### WORK ORDER
Go through the data and retrieve each line that includes the string "constraint".

Saved data entries:
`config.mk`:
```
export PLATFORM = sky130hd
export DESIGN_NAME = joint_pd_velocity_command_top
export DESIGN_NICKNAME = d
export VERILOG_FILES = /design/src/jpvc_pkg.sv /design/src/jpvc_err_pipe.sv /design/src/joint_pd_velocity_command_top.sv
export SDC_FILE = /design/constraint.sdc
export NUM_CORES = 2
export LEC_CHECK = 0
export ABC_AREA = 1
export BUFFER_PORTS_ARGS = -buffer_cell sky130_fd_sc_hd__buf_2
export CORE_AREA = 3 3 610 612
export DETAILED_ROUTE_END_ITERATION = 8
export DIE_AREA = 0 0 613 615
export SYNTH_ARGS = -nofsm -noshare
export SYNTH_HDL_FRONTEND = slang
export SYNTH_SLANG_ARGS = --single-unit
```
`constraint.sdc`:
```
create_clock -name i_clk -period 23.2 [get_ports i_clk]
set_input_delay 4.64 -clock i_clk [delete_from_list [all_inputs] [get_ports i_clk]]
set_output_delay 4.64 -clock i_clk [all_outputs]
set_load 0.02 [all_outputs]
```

### ANSWER AREA
export SDC_FILE = /design/constraint.sdc
`constraint.sdc`:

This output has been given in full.